The boyars who were standing at the bed of the dying Boris asked about the loyalty oath to his son. The czar said: “As God and the people wish.” After that, he was unable to speak and died. His son Fyodor was announced the successor; he ruled for a month and a half only. As Lzhedmitry learned about the czar’s death, he went to Moscow with his army, accompanied by triumphant shouts of the crowd.
On the same day, as per Golitsyn’s order, soldiers chocked the Godunovs family to death. Only Ksenia was kept alive; she lost consciousness. The pardoned woman was made Lzhedmitry’s concubine. As he got fed up with her, he sent the dishonored beauty to the monastery.

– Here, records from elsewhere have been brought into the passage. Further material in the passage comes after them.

Setup of run 1:
## mips_pipeline
    module mips_pipeline(clk, rst, imem_addr, imem_rdata, dmem_addr, dmem_wdata, dmem_we, dmem_rdata);
Size in the first run: about 8300 cells after synthesis, ~1600 flip-flops, roughly 0.074 mm² of cells after synthesis.
export LEC_CHECK = 0
export ABC_AREA = 1
export CAP_MARGIN = 20
export CELL_PAD_IN_SITES_GLOBAL_PLACEMENT = 3
export CORE_ASPECT_RATIO = 1.41
export CORE_MARGIN = 7
export CORE_UTILIZATION = 55
export MAX_ROUTING_LAYER = met4
export MIN_ROUTING_LAYER = met2
export PLACE_DENSITY = 0.6
export SLEW_MARGIN = 5
create_clock -name core_clock -period 17.5 [get_ports {clk}]
run.sh (not shown) runs the stock make flow with config.mk's settings and CLKGATE_MAP_FILE=.
Run 1 did not run to completion, as it errored out during global placement without I/O.
Changes in run 2 relative to run 1:
Settings: swapping 5 for 20 in SLEW_MARGIN; swapping 55 for 57 in CORE_UTILIZATION; clearing ABC_AREA, which used to be 1; clearing CORE_ASPECT_RATIO, which used to be 1.41; clearing MIN_ROUTING_LAYER, which used to be met2; swapping 7 for 2 in CORE_MARGIN; clearing MAX_ROUTING_LAYER, which used to be met4; clearing CELL_PAD_IN_SITES_GLOBAL_PLACEMENT, which used to be 3; swapping 17.5 for 8.28 in the clock period (ns, I/O delays scaled along).
==> results <==
Although run 2 finished all stages, its layout failed final checks on negative setup slack.
Higher fraction of the mapped netlist area in simple logic gates among run 2 and run 1: run 1
In the metrics for run 2 and run 1, the one carrying the higher area of the core is run 1.
Relative to run 1, the mean cell area of the mapped netlist measured on run 2 has increased by more than half.
What run 2 reported for overall die width has to be multiplied by 0.904 to get the figure for run 1.
Taking run 1 as the reference point, the chip area of run 2 falls by about 12%.
Async set or reset register ratio after synthesis came out exactly the same in run 2 and run 1.
Summary of run 2 over run 1: number of distinct library cell variants in the gate-level netlist after synthesis up 15; area after synthesis went down 4.0%; count of mapped cells out of synthesis down 3008.
The summed standard-cell area reported by yosys of run 2 falls short of that of run 1 by 0.0030 mm².
Relative to run 2, the following input files were edited for run 3:
Settings: setting TNS_END_PERCENT to 95 for the first time; removing PLACE_DENSITY (formerly 0.6); changing CORE_UTILIZATION from 57 to 40; setting CELL_PAD_IN_SITES_DETAIL_PLACEMENT to 1 for the first time; changing the clock period (ns, I/O delays scaled along) from 8.28 to 15.0.
==> comparison <==
FAIL: run 2; every other run in run 3 and run 2 is clean. Compared with run 2, in run 3 number of cells upsized or downsized after cts went down by 10; CTS H-tree depth neither gained nor lost much; y dimension of the die climbed 69 µm. Run 3 against run 2; post-layout total power is down by more than a quarter. Compare run 3 and run 2 | overall track demand over capacity in global routing lower: run 3. Against run 2, run 3 comes in 0.16 points higher on signed area change from the synthesized netlist to the final layout. When run 3 is set beside run 2, its non-clock buffer count turns out to be about 18% smaller. Run 3 ends up with higher max-slew headroom at the worst pin than run 2 does. The run showing the smaller setup slack of the critical path after layout is run 2. Measured against each other, run 3 and run 2 differ in count of clock-net buffers in the final layout, the higher figure coming from run 3. Final wirelength was lower in run 2 than in run 3.

========
Starting RTL as in the previous note.
clock: 11.7 ns
lec_check: 0
cap_margin: 20
core_margin: 2
core_utilization: 70
cts_cluster_size: 25
slew_margin: 20
The first run completed and failed the layout checks on setup timing.
Rerun with:
--- a/flow/config.mk
+++ b/flow/config.mk
@@ -7,6 +7,14 @@
 export LEC_CHECK = 0
 export CAP_MARGIN = 20
+export CELL_PAD_IN_SITES_GLOBAL_PLACEMENT = 0
 export CORE_MARGIN = 2
-export CORE_UTILIZATION = 70
-export CTS_CLUSTER_SIZE = 25
+export CORE_UTILIZATION = 72
+export CTS_CLUSTER_DIAMETER = 32
+export CTS_CLUSTER_SIZE = 33
+export GPL_ROUTABILITY_DRIVEN = 1
+export GPL_TIMING_DRIVEN = 1
+export HOLD_SLACK_MARGIN = -0.08
+export MAX_ROUTING_LAYER = met4
+export PLACE_DENSITY = 0.4
+export SETUP_SLACK_MARGIN = 2.25
 export SLEW_MARGIN = 20
Result: The changed run produced a layout that fails on setup timing; utilization rose by 6.0 points; first-iteration DRC count rose by 48%; die size fell by 2.7%; wire length goes up by 17%; clock-buffer cell count grows by 67; synthesized cell count stays the same; final area climbs by 4.2%; power rose by 17%; worst hold slack got worse by 0.029 ns.
Rerun with:
==> flow/config.mk (replaced) <==
export PLATFORM = sky130hd
export DESIGN_NAME = mips_pipeline
export DESIGN_NICKNAME = mips_pipeline
export VERILOG_FILES = /design/flow/design.v
export SDC_FILE = /design/flow/constraint.sdc
export NUM_CORES = 4
export LEC_CHECK = 0
export CAP_MARGIN = 20
export CORE_MARGIN = 2
export CORE_UTILIZATION = 40
export PLACE_DENSITY = 0.6
export SETUP_SLACK_MARGIN = 4.01
export SLEW_MARGIN = 20
==> flow/constraint.sdc (replaced) <==
create_clock -name core_clock -period 14.6 [get_ports {clk}]
set_input_delay 2.9200 -clock core_clock [delete_from_list [all_inputs] [get_ports {clk}]]
set_output_delay 2.9200 -clock core_clock [all_outputs]
set_load 0.01 [all_outputs]
Now the flow produced a clean layout.
Setup slack improved by 2.7 ns.
Routed wire length fell by 11%.
Clock power shrinks by 45%.
Hold slack improves by 0.011 ns.
Via count decreases by 12%.
Fmax came out lower by 1.2%.
Global-route usage shrinks by 27 points.
Clock-buffer cell count falls by 54.
Rerun with:
--- a/flow/config.mk
+++ b/flow/config.mk
@@ -6,8 +6,8 @@
 export NUM_CORES = 4
 export LEC_CHECK = 0
+export ABC_AREA = 1
 export CAP_MARGIN = 20
 export CORE_MARGIN = 2
-export CORE_UTILIZATION = 40
+export CORE_UTILIZATION = 62
 export PLACE_DENSITY = 0.6
-export SETUP_SLACK_MARGIN = 4.01
 export SLEW_MARGIN = 20
==> flow/constraint.sdc (replaced) <==
create_clock -name core_clock -period 8.28 [get_ports {clk}]
set_input_delay 1.6560 -clock core_clock [delete_from_list [all_inputs] [get_ports {clk}]]
set_output_delay 1.6560 -clock core_clock [all_outputs]
set_load 0.01 [all_outputs]
What happened:
- The new run completed and failed the layout checks on setup timing
- first-iteration DRC count increases by about 130%
- hold slack gets better by 0.014 ns
- critical path depth rises by 4
- clock power goes up by 77%
- wire length goes up by about 17%
- area after synthesis increases by about 4%
- sequential cell count does not change
- die size came out lower by about 33%
Rerun with:
--- a/flow/config.mk
+++ b/flow/config.mk
@@ -9,5 +9,6 @@
 export CAP_MARGIN = 20
 export CORE_MARGIN = 2
-export CORE_UTILIZATION = 62
-export PLACE_DENSITY = 0.6
+export CORE_UTILIZATION = 68
+export CTS_CLUSTER_SIZE = 96
+export PLACE_DENSITY = 0.37
 export SLEW_MARGIN = 20
==> flow/constraint.sdc (replaced) <==
create_clock -name core_clock -period 20.6 [get_ports {clk}]
set_input_delay 4.1200 -clock core_clock [delete_from_list [all_inputs] [get_ports {clk}]]
set_output_delay 4.1200 -clock core_clock [all_outputs]
set_load 0.01 [all_outputs]
Result:
- Now the flow completed without violations
- clock skew is lower by 0.0063 ns
- utilization went up by 5.9 points
- total power came out lower by well over a third
- flip-flop count stays the same
- global-route usage goes up by 3.1 points
- maximum frequency came out lower by about a fifth
Rerun with:
--- a/flow/config.mk
+++ b/flow/config.mk
@@ -6,9 +6,8 @@
 export NUM_CORES = 4
 export LEC_CHECK = 0
-export ABC_AREA = 1
 export CAP_MARGIN = 20
 export CORE_MARGIN = 2
-export CORE_UTILIZATION = 68
-export CTS_CLUSTER_SIZE = 96
-export PLACE_DENSITY = 0.37
+export CORE_UTILIZATION = 60
+export HOLD_SLACK_MARGIN = 0.3
+export SETUP_SLACK_MARGIN = 1.71
 export SLEW_MARGIN = 20
==> flow/constraint.sdc (replaced) <==
create_clock -name core_clock -period 7.67 [get_ports {clk}]
set_input_delay 1.5340 -clock core_clock [delete_from_list [all_inputs] [get_ports {clk}]]
set_output_delay 1.5340 -clock core_clock [all_outputs]
set_load 0.01 [all_outputs]
After rerunning:
- With this change the flow completed, yet does not pass: setup timing
- hold slack barely changes
- clock skew barely changes
- area after synthesis shrinks by 4.0%
- routed wire length shrinks by 15%
- die area grows by 8.7%
- global-route usage shrinks by 9.4 points
- final area shrinks by 1.4%
- register-to-register slack loses 9.4 ns

========
Starting RTL as in the previous note.
clock: 10.9 ns
lec_check: 0
cap_margin: 20
cell_pad_in_sites_global_placement: 0
core_margin: 2
core_utilization: 70
cts_cluster_diameter: 263
gpl_routability_driven: 1
gpl_timing_driven: 1
hold_slack_margin: -0.09
max_routing_layer: met4
place_density_lb_addon: 0.06
setup_slack_margin: 1.64
slew_margin: 20
The baseline produced a layout that fails on negative setup slack.
Edit:
--- a/flow/config.mk
+++ b/flow/config.mk
@@ -9 +9 @@
-export CELL_PAD_IN_SITES_GLOBAL_PLACEMENT = 0
+export CELL_PAD_IN_SITES_GLOBAL_PLACEMENT = 2
@@ -11 +11 @@
-export CORE_UTILIZATION = 70
+export CORE_UTILIZATION = 65
@@ -15 +14,0 @@
-export HOLD_SLACK_MARGIN = -0.09
@@ -17,2 +15,0 @@
-export PLACE_DENSITY_LB_ADDON = 0.06
-export SETUP_SLACK_MARGIN = 1.64
==> flow/constraint.sdc (replaced) <==
create_clock -name core_clock -period 13.8 [get_ports {clk}]
set_input_delay 2.7600 -clock core_clock [delete_from_list [all_inputs] [get_ports {clk}]]
set_output_delay 2.7600 -clock core_clock [all_outputs]
set_load 0.01 [all_outputs]
After rerunning: The changed run finished with timing, DRC and antenna clean. Power drops by 21%. Final area barely changes. Via count drops by 1.5%.
Edit:
--- a/flow/config.mk
+++ b/flow/config.mk
@@ -9 +8,0 @@
-export CELL_PAD_IN_SITES_GLOBAL_PLACEMENT = 2
@@ -11,5 +10,2 @@
-export CORE_UTILIZATION = 65
-export CTS_CLUSTER_DIAMETER = 263
-export GPL_ROUTABILITY_DRIVEN = 1
-export GPL_TIMING_DRIVEN = 1
-export MAX_ROUTING_LAYER = met4
+export CORE_UTILIZATION = 40
+export PLACE_DENSITY = 0.6
==> flow/constraint.sdc (replaced) <==
create_clock -name core_clock -period 14.6 [get_ports {clk}]
set_input_delay 2.9200 -clock core_clock [delete_from_list [all_inputs] [get_ports {clk}]]
set_output_delay 2.9200 -clock core_clock [all_outputs]
set_load 0.01 [all_outputs]
After rerunning: The new run completed without violations; setup slack gains 0.17 ns; combinational power decreases by about 4%; total power drops by 4.0%; sequential share of layout area came out lower by 0.98 points; non-clock buffer count went up by 9; register-to-register slack gets better by 0.17 ns; first-iteration DRC count falls by about 30%; via count goes down by about 3%.
Edit:
--- a/flow/config.mk
+++ b/flow/config.mk
@@ -9,2 +9,4 @@
-export CORE_MARGIN = 2
-export CORE_UTILIZATION = 40
+export CORE_ASPECT_RATIO = 1.41
+export CORE_MARGIN = 7
+export CORE_UTILIZATION = 22
+export MIN_ROUTING_LAYER = met2
@@ -12 +14 @@
-export SLEW_MARGIN = 20
+export SLEW_MARGIN = 5
==> flow/constraint.sdc (replaced) <==
create_clock -name core_clock -period 17.5 [get_ports {clk}]
set_input_delay 3.5000 -clock core_clock [delete_from_list [all_inputs] [get_ports {clk}]]
set_output_delay 3.5000 -clock core_clock [all_outputs]
set_load 0.01 [all_outputs]
The changed run produced a clean layout. Fmax falls by 16%. Global-route usage falls by 2.7 points. Setup slack improved by 0.19 ns. Non-clock buffer count does not change. Routed wire length rises by 15%. Via count rises by 35%. Power falls by 14%. Sequential share of layout area falls by 1.3 points. Sequential power falls by 15%. Hold slack got worse by 0.011 ns. First-iteration DRC count rises to 3.3 times its value.
Edit:
--- a/flow/config.mk
+++ b/flow/config.mk
@@ -9,6 +9,7 @@
-export CORE_ASPECT_RATIO = 1.41
-export CORE_MARGIN = 7
-export CORE_UTILIZATION = 22
-export MIN_ROUTING_LAYER = met2
-export PLACE_DENSITY = 0.6
-export SLEW_MARGIN = 5
+export CORE_ASPECT_RATIO = 1.55
+export CORE_MARGIN = 2
+export CORE_UTILIZATION = 72
+export CTS_CLUSTER_SIZE = 25
+export PLACE_DENSITY = 0.37
+export SETUP_SLACK_MARGIN = 2.53
+export SLEW_MARGIN = 20
==> flow/constraint.sdc (replaced) <==
create_clock -name core_clock -period 8.51 [get_ports {clk}]
set_input_delay 1.7020 -clock core_clock [delete_from_list [all_inputs] [get_ports {clk}]]
set_output_delay 1.7020 -clock core_clock [all_outputs]
set_load 0.01 [all_outputs]
Effect:
- Now the flow completed and failed the layout checks on negative setup slack
- die size goes down by 70%
- clock skew goes down by 0.032 ns
- non-clock buffer count goes up by 36
Power and IR drop assume default switching activity.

Godunov was buried in Cathedral of the Archangel but, during the mutiny, the coffin was taken out and placed to Svyato-Varsonofiyevskiy Zhenskiy Monastery. Two years later, Vasily Shuysky ordered the Gidunovs to be reburied in Trinity Lavra of St. Sergius.
In the unlucky ruler’s biography, there is a mystery unsolved by historians up till now: after Godunov’s death, his head went missing. It is unknown when the skull was separated from the body bones. The fact was proved by the anthropologist Gerasimov who opened the crypt in order to restore the dead man’s appearance.